Something must be done. As thousands in the Darfur region of Sudan face famine, rape and ethnic cleansing, the chorus goes up from politicians, NGOs, leader-writers and assorted do-gooders. The liberal interventionist bandwagon rolls. Ministers take to aeroplanes and airwaves, pronouncing the deaths of 50,000 as "unacceptable". The white man prepares to bear his burden, hearing echoes of General Gordon.

During the war against Saddam Hussein, many observed that humanitarian needs in Africa were more urgent than those in Iraq. But the cameras were on the Tigris, not on the Nile. Now, bored with Iraq, the world trains its attention on Sudan, a country that has suffered murderous civil wars over more than 45 years, with only ten years of relative peace. Having cared for Iraq (roughly 70 killed in the latest suicide bombing) and Afghanistan (described by a Labour MP, after a recent visit, as "a basket case"), British and American leaders are now asked to turn their compassion on Sudan. This is a country 35 times larger than Sierra Leone, which needed 17,000 UN troops to pacify it. Do the interventionists propose to send 600,000 troops to Sudan?

Something indeed needs to be done. However, it is not the despatching of an army, which allows us the comfort of showing we care without the smallest cost, inconvenience or risk to ourselves. This, as the international charity World Vision has observed, is the equivalent of fighting multiple brushfires with a garden hose. The wiser fire services now put most effort into fire prevention. Western politicians and international agencies should apply the same principle.
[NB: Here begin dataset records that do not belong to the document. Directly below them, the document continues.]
[src/rtl/pipe_stage_elastic.sv]
// Elastic DEPTH-stage pipeline register with valid/ready handshake, bubble
// collapsing, flush and start gating; ctrl is forced to zero in empty slots.
module pipe_stage_elastic #(
  parameter int DATA_W         = 32,
  parameter int CTRL_W         = 8,
  parameter int DEPTH          = 1,
  parameter bit ZERO_ON_BUBBLE = 1'b1
) (
  input  logic              clk_i,
  input  logic              rst_i,
  input  logic              start_i,
  input  logic              flush_i,
  input  logic              in_valid_i,
  output logic              in_ready_o,
  input  logic [CTRL_W-1:0] ctrl_i,
  input  logic [DATA_W-1:0] data_i,
  output logic              out_valid_o,
  input  logic              out_ready_i,
  output logic [CTRL_W-1:0] ctrl_o,
  output logic [DATA_W-1:0] data_o,
  output logic [2:0]        count_o
);

  if (DEPTH < 1 || DEPTH > 4) begin : g_bad_depth
    $error("pipe_stage_elastic: DEPTH must be in 1..4");
  end

  logic [DEPTH-1:0]  valid_q;
  logic [DEPTH-1:0]  ready_c;
  logic [CTRL_W-1:0] ctrl_q [DEPTH];
  logic [DATA_W-1:0] data_q [DEPTH];

  // A stage can load when it is empty or its occupant moves on this edge.
  always_comb begin
    logic rdy_next;
    rdy_next = out_ready_i;
    ready_c  = '0;
    for (int k = DEPTH - 1; k >= 0; k--) begin
      rdy_next   = ~valid_q[k] | rdy_next;
      ready_c[k] = rdy_next;
    end
  end

  // Flush drops the incoming item but keeps ready high so upstream never stalls.
  assign in_ready_o = rst_i & start_i & (flush_i | ready_c[0]);

  genvar gi;
  generate
    for (gi = 0; gi < DEPTH; gi++) begin : g_stage
      logic              src_valid;
      logic [CTRL_W-1:0] src_ctrl;
      logic [DATA_W-1:0] src_data;
      logic              valid_reg;
      logic [CTRL_W-1:0] ctrl_reg;
      logic [DATA_W-1:0] data_reg;

      if (gi == 0) begin : g_head
        assign src_valid = in_valid_i;
        assign src_ctrl  = ctrl_i;
        assign src_data  = data_i;
      end else begin : g_body
        assign src_valid = valid_q[gi-1];
        assign src_ctrl  = ctrl_q[gi-1];
        assign src_data  = data_q[gi-1];
      end

      always_ff @(posedge clk_i or negedge rst_i) begin
        if (!rst_i) begin
          valid_reg <= 1'b0;
          ctrl_reg  <= '0;
          data_reg  <= '0;
        end else if (!start_i) begin
          valid_reg <= 1'b0;
          ctrl_reg  <= '0;
          data_reg  <= '0;
        end else if (flush_i) begin
          valid_reg <= 1'b0;
          ctrl_reg  <= '0;
          if (ZERO_ON_BUBBLE) data_reg <= '0;
        end else if (ready_c[gi]) begin
          valid_reg <= src_valid;
          if (src_valid) begin
            ctrl_reg <= src_ctrl;
            data_reg <= src_data;
          end else begin
            ctrl_reg <= '0;
            if (ZERO_ON_BUBBLE) data_reg <= '0;
          end
        end
      end

      assign valid_q[gi] = valid_reg;
      assign ctrl_q[gi]  = ctrl_reg;
      assign data_q[gi]  = data_reg;
    end
  endgenerate

  always_comb begin
    logic [2:0] cnt;
    cnt = '0;
    for (int k = 0; k < DEPTH; k++) cnt = cnt + 3'(valid_q[k]);
    count_o = cnt;
  end

  assign out_valid_o = valid_q[DEPTH-1];
  assign ctrl_o      = ctrl_q[DEPTH-1];
  assign data_o      = data_q[DEPTH-1];

endmodule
We see civil wars in terms of ethnic or religious rivalries: Arab versus African, Muslim versus Christian. In fact, they are usually rooted in conflicts over resources. Climate changes and population growth created pressure on water and fertile land in Sudan. But many of its problems over the past two decades stem from its oil. The war that raged until recently in the south - killing two million and exiling another million - was partly caused by government attempts to displace communities that got in the way of oil exploration. Darfur itself has no significant oil development, but much of the present conflict was sparked by southern militias, and now the region fears that a peace deal between Khartoum and the southern rebels will cut it off from power and resources. The Darfur conflict, in turn, threatens the fragile southern peace.
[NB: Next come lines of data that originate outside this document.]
===== src/rtl/reg_bank_param.sv =====
// Datapath register bank: NREGS x DATA_W with two registered read ports and write-to-read bypass,
// HI/LO pair, SP/AS stack pointers, ms timer and tick-driven delay countdown.

module reg_bank_rdport #(
  parameter int DATA_W = 32,
  parameter int ADDR_W = 5,
  parameter int NREGS  = 32
) (
  input  logic                          clk,
  input  logic                          reset,
  input  logic                          rd_en,
  input  logic [ADDR_W-1:0]             rd_addr,
  input  logic [NREGS-1:0][DATA_W-1:0]  bank_nxt,
  output logic [DATA_W-1:0]             rd_data
);
  // Reading the post-update image gives the bypass for writes and pointer moves for free.
  always_ff @(posedge clk) begin
    if (reset)      rd_data <= '0;
    else if (rd_en) rd_data <= bank_nxt[rd_addr];
  end
endmodule

module reg_bank_param #(
  parameter int DATA_W   = 32,
  parameter int ADDR_W   = 5,
  parameter int SP_IDX   = 31,
  parameter int AS_IDX   = 30,
  parameter int SP_STEP  = 4,
  parameter int TICK_DIV = 50000
) (
  input  logic              clk,
  input  logic              reset,
  input  logic              rd_en,
  input  logic [ADDR_W-1:0] rd_addr0,
  input  logic [ADDR_W-1:0] rd_addr1,
  output logic [DATA_W-1:0] rd_data0,
  output logic [DATA_W-1:0] rd_data1,
  input  logic              wr_en,
  input  logic [ADDR_W-1:0] wr_addr,
  input  logic [DATA_W-1:0] wr_data,
  input  logic              hilo_we,
  input  logic [DATA_W-1:0] hi_in,
  input  logic [DATA_W-1:0] lo_in,
  output logic [DATA_W-1:0] hi,
  output logic [DATA_W-1:0] lo,
  input  logic              sp_push,
  input  logic              sp_pop,
  input  logic              as_push,
  input  logic              as_pop,
  output logic [DATA_W-1:0] sp_ptr,
  output logic [DATA_W-1:0] as_ptr,
  input  logic              dly_start,
  input  logic [DATA_W-1:0] dly_len,
  output logic              dly_busy,
  output logic [DATA_W-1:0] time_ms
);
  localparam int NREGS = 2**ADDR_W;
  localparam int NRD   = 2;
  localparam int PW    = $clog2(TICK_DIV);
  localparam logic [ADDR_W-1:0] SP_A = ADDR_W'(SP_IDX);
  localparam logic [ADDR_W-1:0] AS_A = ADDR_W'(AS_IDX);

  typedef enum logic {IDLE, RUN} dly_state_t;

  logic [NREGS-1:0][DATA_W-1:0] bank, bank_nxt;
  logic [NRD-1:0][ADDR_W-1:0]   rd_addr;
  logic [NRD-1:0][DATA_W-1:0]   rd_data;

  // Register file next-state: pointer moves first, explicit write overrides them.
  always_comb begin
    bank_nxt = bank;
    if (sp_push && !sp_pop)      bank_nxt[SP_A] = bank[SP_A] + DATA_W'(SP_STEP);
    else if (sp_pop && !sp_push) bank_nxt[SP_A] = bank[SP_A] - DATA_W'(SP_STEP);
    if (as_push && !as_pop)      bank_nxt[AS_A] = bank[AS_A] + DATA_W'(1);
    else if (as_pop && !as_push) bank_nxt[AS_A] = bank[AS_A] - DATA_W'(1);
    if (wr_en) bank_nxt[wr_addr] = wr_data;
    bank_nxt[0] = '0;
  end

  always_ff @(posedge clk) begin
    if (reset) bank <= '0;
    else       bank <= bank_nxt;
  end

  assign sp_ptr = bank[SP_A];
  assign as_ptr = bank[AS_A];

  assign rd_addr[0] = rd_addr0;
  assign rd_addr[1] = rd_addr1;

  generate
    for (genvar p = 0; p < NRD; p++) begin : g_rd
      reg_bank_rdport #(.DATA_W(DATA_W), .ADDR_W(ADDR_W), .NREGS(NREGS)) u_rd (
        .clk      (clk),
        .reset    (reset),
        .rd_en    (rd_en),
        .rd_addr  (rd_addr[p]),
        .bank_nxt (bank_nxt),
        .rd_data  (rd_data[p])
      );
    end
  endgenerate

  assign rd_data0 = rd_data[0];
  assign rd_data1 = rd_data[1];

  always_ff @(posedge clk) begin
    if (reset) begin
      hi <= '0;
      lo <= '0;
    end else if (hilo_we) begin
      hi <= hi_in;
      lo <= lo_in;
    end
  end

  // Millisecond timer
  logic [PW-1:0] presc;
  logic          tick;
  assign tick = (presc == PW'(TICK_DIV-1));

  always_ff @(posedge clk) begin
    if (reset) begin
      presc   <= '0;
      time_ms <= '0;
    end else if (tick) begin
      presc   <= '0;
      time_ms <= time_ms + DATA_W'(1);
    end else begin
      presc   <= presc + PW'(1);
    end
  end

  // Delay countdown counts ticks only, so it never depends on the time_ms value.
  dly_state_t          state, state_nxt;
  logic [DATA_W-1:0]   cnt, cnt_nxt;

  always_ff @(posedge clk) begin
    if (reset) begin
      state <= IDLE;
      cnt   <= '0;
    end else begin
      state <= state_nxt;
      cnt   <= cnt_nxt;
    end
  end

  always_comb begin
    state_nxt = state;
    cnt_nxt   = cnt;
    if (dly_start) begin
      cnt_nxt   = dly_len;
      state_nxt = (dly_len != '0) ? RUN : IDLE;
    end else if (state == RUN && tick) begin
      cnt_nxt = cnt - DATA_W'(1);
      if (cnt == DATA_W'(1)) state_nxt = IDLE;
    end
  end

  assign dly_busy = (cnt != '0);
endmodule


===== config.mk =====
export PLATFORM = sky130hd
export DESIGN_NAME = reg_bank_param
export DESIGN_NICKNAME = d
export VERILOG_FILES = /design/src/rtl/reg_bank_param.sv
export SDC_FILE = /design/constraint.sdc
export NUM_CORES = 2
export LEC_CHECK = 0
export ABC_CLOCK_PERIOD_IN_PS = 4700
export CORE_ASPECT_RATIO = 1.4
export CORE_MARGIN = 1
export CORE_UTILIZATION = 35
export CTS_CLUSTER_SIZE = 30
export DETAILED_ROUTE_END_ITERATION = 6
export PLACE_DENSITY = 0.49
export SYNTH_ARGS = -nofsm -noshare
export SYNTH_HDL_FRONTEND = slang
export SYNTH_HIERARCHICAL = 1
export SYNTH_SLANG_ARGS = --single-unit

===== constraint.sdc =====
create_clock -name clk -period 4.7 [get_ports clk]
set_clock_uncertainty 0.15 [all_clocks]
set_input_delay 0.94 -clock clk [delete_from_list [all_inputs] [get_ports clk]]
set_output_delay 0.94 -clock clk [all_outputs]
set_load 0.1 [all_outputs]

# ---- Word-level counts from Yosys, hierarchy flattened
# Cells that the tools add are included.
dict set report word_totals {
  reg_bits 1233
  inputBits 153
  output_inout_bits 225
  elab_cells 87
}
dict set report op_classes {
  n_addsub 7
  order_cmp 4
  n_eq_ne 2
  n_mux 18
  n_reduce_logical 16
}
# operator n
set op_table {}
lappend op_table {{$bwmux 1024} 1}
lappend op_table {{$mux 1024} 1}
lappend op_table {{$bmux 32 s5} 2}
lappend op_table {{$mux 32} 9}
lappend op_table {{$demux 32 s5} 1}
lappend op_table {{$add 32x1->32 const B} 2}
lappend op_table {{$reduce_bool 32->1} 2}
lappend op_table {{$sub 32x1->32 const B} 2}
lappend op_table {{$add 32x3->32 const B} 1}
lappend op_table {{$eq 32x1->1 const B} 1}
lappend op_table {{$sub 32x3->32 const B} 1}
lappend op_table {{$lt 5x6->1 const B} 3}
lappend op_table {{$add 16x1->16 const B} 1}
lappend op_table {{$eq 16x16->1 const B} 1}
lappend op_table {{$logic_and 1x1->1} 6}
lappend op_table {{$ge 5x1->1 const B} 1}
lappend op_table {{$logic_not 1->1} 4}
lappend op_table {{$mux 1} 4}
lappend op_table {{$reduce_bool 2->1} 2}
lappend op_table {{$reduce_and 2->1} 1}
lappend op_table {{$reduce_or 2->1} 1}

# ---- Longest topological paths before layout
dict set report logic_depth {
  word_depth 8
  ltp_mapped 14
  ltp_nobuf 13
}

# ---- Modules after synthesis
# Netlist, hierarchy kept.
# module n_inst cells_per_inst area_each_um2 seq_area_each_um2
set modules_own_cells {}
lappend modules_own_cells {reg_bank_param 1 4579 47770.8 22761.8}
lappend modules_own_cells {reg_bank_rdport 2 1168 9776.9 640.6}

# ---- Worst setup path before layout
# No wires, ideal clock.
dict set report synth_timing {
  kind {in2reg}
  startpoint {in sp_push}
  endpoint {reg g_rd[0].u_rd.rd_data[21]}
  setup_time_ns 0.086
  t_arrival_ns 3.909
  t_required_ns 4.464
  setup_slack_ns 0.556
  cell_stages 12
  n_path_buf 1
  cell_sequence {clkbuf_1 or4b_2 nor4_1 a22o_1 nand2_1 xor2_1 a21oi_1 mux2i_1 a22oi_1 a21oi_1 or4_1 a211oi_1}
}
# element line_no
set synth_lines {}
lappend synth_lines {{from (decl)} 46} ;# input logic sp_push,
lappend synth_lines {{to (signal assigned)} 19} ;# else if (rd_en) rd_data <= bank_nxt[rd_addr];
lappend synth_lines {{to (decl)} 14} ;# output logic [DATA_W-1:0] rd_data

# ---- Worst setup path in the final report
dict set report layout_timing {
  startpoint {reg cnt[8]}
  endpoint {out dly_busy}
}
dict set report layout_between {
  elab_chain_cells 1
}
# element line_no
set layout_lines {}
lappend layout_lines {{from (decl)} 136} ;# logic [DATA_W-1:0] cnt, cnt_nxt;
lappend layout_lines {{from (signal assigned)} 144} ;# cnt <= cnt_nxt;
lappend layout_lines {{$reduce_bool 32->1} 160} ;# assign dly_busy = (cnt != '0);
lappend layout_lines {{to (decl)} 54} ;# output logic dly_busy,
# No other way between the ends.

==> flow_results.xml <==
<?xml version="1.0" encoding="UTF-8"?>
<metrics>
  <group name="synth">
    <metric name="async_reset_ff_share" unit="%">0</metric>
    <metric name="synth.ff_latch_count" unit="">1201</metric>
    <metric name="synth-compound-area-share" unit="%">10.2</metric>
    <metric name="yosysSeqAreaShare" unit="%">35.7</metric>
    <metric name="postSynthAreaPerCell" unit="sq um">9.74</metric>
    <metric name="synthDistinctLibCells" unit="">64</metric>
    <metric name="synth_edf_count" unit="">0</metric>
    <metric name="synthAdderAreaFrac" unit="%">0.167</metric>
    <metric name="ys_warn_count" unit="">6</metric>
    <metric name="post_synth_instance_area" unit="sq um">67300</metric>
    <metric name="synth_simple_gate_area_share" unit="%">15.2</metric>
    <metric name="synth-main-ff-cell" unit="">sky130_fd_sc_hd__dfxtp_1</metric>
    <metric name="dominant_combinational_cell_family_by_area_after_synthesis" unit="">multiplexers</metric>
    <metric name="synth_xor_area_share" unit="%">1.43</metric>
    <metric name="synthesis.instances" unit="">6915</metric>
    <metric name="yosys-mux-area-fraction" unit="%">31.9</metric>
  </group>
  <group name="sta">
    <metric name="fin_setup_tns" unit="ps">0</metric>
    <metric name="hold-worst-slack" unit="ps">294</metric>
    <metric name="rsz0062_at_grt" unit="">no</metric>
    <metric name="final-max-slew-violation-count" unit="">0</metric>
    <metric name="report.final.hold_viol_count" unit="">0</metric>
    <metric name="max_slew_margin" unit="%">20.4</metric>
    <metric name="timing.final.setup_violations" unit="">0</metric>
    <metric name="fmax" unit="MHz">222</metric>
    <metric name="post_route_clock_period_utilization" unit="%">95.7</metric>
    <metric name="worst-slew-pin-transition" unit="ps">1190</metric>
    <metric name="post-route-min-period" unit="ps">4500</metric>
  </group>
  <group name="global_routing">
    <metric name="antenna_found_initial" unit="">18</metric>
    <metric name="largest_net_degree_at_the_start_of_global_routing" unit="">133</metric>
    <metric name="number_of_global_route_vias_before_repair" unit="">54350</metric>
    <metric name="wire_length_of_the_first_global_routing_pass" unit="microns">382000</metric>
    <metric name="grt.overflow.total" unit="">0</metric>
    <metric name="groute.usage.overall" unit="%">26.4</metric>
  </group>
  <group name="setup_path">
    <metric name="cp.arrival" unit="ps">3410</metric>
    <metric name="most_frequent_cp_cell" unit="">sky130_fd_sc_hd__or4_4</metric>
    <metric name="timing.critical_path.fanout_max" unit="">11</metric>
    <metric name="critical_path.endpoint_type" unit="">output port</metric>
    <metric name="worst_setup_path_start_kind" unit="">register</metric>
    <metric name="critical-path-max-stage-delay" unit="ps">600</metric>
    <metric name="cp.required" unit="ps">3610</metric>
    <metric name="worst_path_max_delay_cell" unit="">sky130_fd_sc_hd__or4_4</metric>
    <metric name="worstSetupPathType" unit="">reg -&gt; out</metric>
    <metric name="worstPathCellList" unit="">or4_1, or4_4, or4_4, nor3_2, nand2_1, buf_4</metric>
  </group>
  <group name="floorplanning">
    <metric name="chipHeight" unit="microns">521</metric>
    <metric name="fp-row-count" unit="">190</metric>
    <metric name="top_level_ports" unit="">378</metric>
    <metric name="die_width" unit="microns">373</metric>
    <metric name="core_area" unit="sq um">191000</metric>
    <metric name="full_die_area" unit="sq um">194000</metric>
    <metric name="initial_cell_density_of_the_core" unit="%">35.2</metric>
  </group>
  <group name="routing">
    <metric name="final_antenna_net_count" unit="">0</metric>
    <metric name="via_per_inst" unit="">5.60</metric>
    <metric name="detail_route.wirelength" unit="microns">265000</metric>
    <metric name="detail_routed_net_length_per_standard_cell" unit="microns">27.1</metric>
    <metric name="drt_first_iter_violations" unit="">4021</metric>
    <metric name="number_of_optimization_iterations_in_the_first_detailed_route_pass" unit="">5</metric>
    <metric name="count_of_unresolved_drc_violations_after_routing" unit="">0</metric>
    <metric name="dr_total_vias" unit="">54717</metric>
  </group>
  <group name="flow_run">
    <metric name="maxCapViolCount" unit="">0</metric>
  </group>
  <group name="place">
    <metric name="cells_after_dpl" unit="">9518</metric>
    <metric name="buffer_ports.inserted" unit="">377</metric>
    <metric name="place.gp.congestion" unit="">0.939</metric>
    <metric name="half_perimeter_wire_length_after_detailed_placement" unit="microns">172000</metric>
  </group>
  <group name="clock_tree">
    <metric name="clock-sinks" unit="">1201</metric>
    <metric name="cts.path.max_buffers" unit="">3</metric>
    <metric name="cts_tree" unit="">done</metric>
    <metric name="cts_post_setup_buffers_inserted" unit="">0</metric>
    <metric name="clockRootBuffer" unit="">sky130_fd_sc_hd__clkbuf_16</metric>
    <metric name="cts_htree_levels" unit="">4</metric>
    <metric name="worstSkewPairLatency" unit="ps">810</metric>
    <metric name="cts-buffers-inserted" unit="">139</metric>
    <metric name="path_clk_slew" unit="ps">60</metric>
  </group>
  <group name="finish">
    <metric name="multi_input_area" unit="sq um">40100</metric>
    <metric name="drive_gt1_share" unit="%">22.5</metric>
    <metric name="fill_cells" unit="">18797</metric>
    <metric name="seqCellArea" unit="sq um">24000</metric>
    <metric name="flow.area_growth_from_synthesis" unit="%">18.4</metric>
    <metric name="finish.cell_count_without_fillers" unit="">9770</metric>
    <metric name="post-route-util" unit="%">41.7</metric>
    <metric name="count_of_nets_after_finishing" unit="">7325</metric>
  </group>
  <group name="power_and_ir_drop">
    <metric name="vdd_ir_drop_max" unit="mV">0.376</metric>
    <metric name="pwr_per_cell_area" unit="nW/um^2">337</metric>
    <metric name="power.internal" unit="mW">18.5</metric>
    <metric name="share_seq_of_total_power" unit="%">39.8</metric>
    <metric name="power.static_leakage" unit="nW">33.0</metric>
    <metric name="clock_share_of_power" unit="%">41.6</metric>
    <metric name="power_switching_share" unit="%">31.2</metric>
    <metric name="fraction_of_power_consumed_by_combinational_cells" unit="%">18.6</metric>
    <metric name="post-layout-total-power" unit="mW">26.9</metric>
    <metric name="power.switching" unit="mW">8.38</metric>
  </group>
  <group name="status">
    <metric name="outcome" unit="">complete, no violations</metric>
  </group>
  <group name="hold_path">
    <metric name="hold_class" unit="">reg -&gt; reg</metric>
  </group>
</metrics>
## timing repair
item                       CTS  global route
gates resized for setup      1             1
hold endpoints to repair     0             0
hold buffers                 0             0
setup endpoints to repair    1             1
## metrics by stage
step | worst slack, ps | cell area, sq um
3_5_place_dp | -75.8 | 75100
4_1_cts | 28.7 | 79700
5_1_grt | 48.8 | 79700
6_report | 200 | 79700
3_3_place_gp | -72.9 | 75100
2_1_floorplan | 556 | 67600
## power by group through the flow
stage	Clock (mW)	Sequential, mW	Combinational, mW
5_1_grt	11.8	10.7	5.21
6_report	11.2	10.7	5.00
3_3_place_gp	0	10.9	4.97
4_1_cts	11.4	10.7	4.98
3_5_place_dp	0	10.9	4.96
2_1_floorplan	0	11.3	2.76
## cell usage in the layout (no fill, tap or decap), types with 37 or more instances in the layout
cell / count
sky130_fd_sc_hd__clkbuf_1: 37
sky130_fd_sc_hd__dfxtp_1: 1201
sky130_fd_sc_hd__clkbuf_16: 143
sky130_fd_sc_hd__nor2b_1: 962
sky130_fd_sc_hd__buf_12: 91
sky130_fd_sc_hd__a22oi_1: 516
sky130_fd_sc_hd__nor2_1: 288
sky130_fd_sc_hd__buf_4: 318
sky130_fd_sc_hd__mux2_2: 934
sky130_fd_sc_hd__xnor2_1: 73
sky130_fd_sc_hd__or4_1: 79
sky130_fd_sc_hd__nand3_1: 45
sky130_fd_sc_hd__xor2_1: 37
sky130_fd_sc_hd__clkdlybuf4s50_1: 348
sky130_fd_sc_hd__a21oi_1: 322
sky130_fd_sc_hd__a211oi_1: 100
sky130_fd_sc_hd__nand2_1: 103
sky130_fd_sc_hd__conb_1: 64
sky130_fd_sc_hd__mux2i_1: 1096
sky130_fd_sc_hd__nand4_1: 39
sky130_fd_sc_hd__nor3_1: 66
sky130_fd_sc_hd__nor4_1: 48
## layer usage
metal / wire length [microns] / track usage (%)
met1: 110000 / 32.1
met2: 127000 / 45.0
met3: 13200 / 3.83
met4: 14800 / 14.2
met5: 39 / 0
## synthesized netlist by cell type (8+ instances only)
cell type                  count  area (sq um)
sky130_fd_sc_hd__buf_6        47           529
sky130_fd_sc_hd__xor2_1       37           324
sky130_fd_sc_hd__nor4_1       48           300
sky130_fd_sc_hd__buf_4       126           946
sky130_fd_sc_hd__nor3_1       67           335
sky130_fd_sc_hd__a22oi_1     516          3870
sky130_fd_sc_hd__buf_1        78           293
sky130_fd_sc_hd__nand2b_1     11          68.8
sky130_fd_sc_hd__nand3b_1      8          60.1
sky130_fd_sc_hd__mux2i_1    1096         11000
sky130_fd_sc_hd__or2_2        11          68.8
sky130_fd_sc_hd__or4_1        80           601
sky130_fd_sc_hd__clkbuf_1    459          1720
sky130_fd_sc_hd__nand4_1      39           244
sky130_fd_sc_hd__mux2_2      934         10500
sky130_fd_sc_hd__and4_1       10          87.6
sky130_fd_sc_hd__dfxtp_1    1201         24000
sky130_fd_sc_hd__a211oi_1    100           751
sky130_fd_sc_hd__or3_1        32           200
sky130_fd_sc_hd__nor2b_1     966          6040
sky130_fd_sc_hd__inv_1        30           113
sky130_fd_sc_hd__and3_1       12          75.1
sky130_fd_sc_hd__o22ai_1      13          81.3
sky130_fd_sc_hd__ha_1          9           113
sky130_fd_sc_hd__nand2_1     122           458
sky130_fd_sc_hd__o21ai_0      30           150
sky130_fd_sc_hd__a21oi_1     322          1610
sky130_fd_sc_hd__nand3_1      45           225
sky130_fd_sc_hd__xnor2_1      73           639
sky130_fd_sc_hd__nor2_1      305          1140
## critical path, delay by kind of cell, from the launching register on
family | cells | cell delay (ps)
flops | 1 | 350
buf+inv | 1 | 240
simple gates | 5 | 2020
## path summary, 6_finish.rpt
kind         startpoint  slack, ps  cells past startpoint                  endpoint
max              cnt[8]        200                      6                  dly_busy
min            presc[0]        290                      1                  presc[0]
max reg2reg   sp_ptr[2]        500                     12  g_rd[1].u_rd/rd_data[24]
min reg2reg    presc[0]        290                      1                  presc[0]
## sequential cells by signal, indices dropped and copies added, names as in the netlist
signal	flops
bank	928
time_ms	32
presc	16
sp_ptr	32
state	1
g_rd.u_rd/rd_data	64
cnt	32
hi	32
lo	32
as_ptr	32
## logic make-up (layout without fill, tap and decap cells)
kind of cell / Yosys count / count (layout)
AO/OA/AOI/OAI: 1029 / 1029
XOR/XNOR: 110 / 110
adder cells (fa/ha/maj): 9 / 9
buffers and inverters: 748 / 1037
flip-flops: 1201 / 1201
multiplexers: 2030 / 2030
other: 1 / 71
AND/OR/NAND/NOR: 1787 / 1787
## cell type report
cell class                      instances  area share (%)
Multi-Input combinational cell       5029            50.3
Sequential cell                      1201            30.2
Inverter                               31           0.146
Antenna cell                            7          0.0220
Timing Repair Buffer                  761            9.72
Clock buffer                          208            5.15
Clock inverter                         37           0.606
Tap cell                             2496            3.92
Power figures use the tool's default switching activity.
How can western governments help Sudan break out of this accursed cycle? First, they can restrain multinationals from ruthless exploitation of natural resources. Second, they can promise immediate debt forgiveness once the militias on all sides are disarmed and a peace settlement assured. Sudan's debt is $20bn, or 250 per cent of its annual GDP. Third, they can assure the Sudanese, and all other poor people, of being able to sell their goods in western markets: a successful resolution to the current round of world trade talks in Geneva (which looked unlikely as the NS went to press) would do more for the future of Africa than any armed brigade. Fourth, they can give Sudan access to cheap generic drugs to fight disease in a country where one child in ten dies before the age of five. Fifth, they can wind down their arms export industries: Sudan is reckoned to have more small arms per head of population than any country in the world, and it is estimated that landmines have already killed 700,000. Sixth, they can lower the obstacles to migrant workers seeking jobs in the developed world: like many other poor nations, Sudan has long depended on remittances from nationals abroad.

All these things are hard. They will upset the oil, arms, pharmaceutical, banking and other powerful industries. They involve removing subsidies and tariff protections from western farmers. They put western jobs at risk. They raise the fearful prospect of opposition politicians exploiting popular fears of being "swamped" by immigrants. Sending a few thousand soldiers, by contrast, is easy. They can hand bread to smiling children, escort doctors and aid workers, march black thugs into custody. Then the politicians can jet in to shake their hands. In our media-dominated age, they offer the ultimate feel-good image.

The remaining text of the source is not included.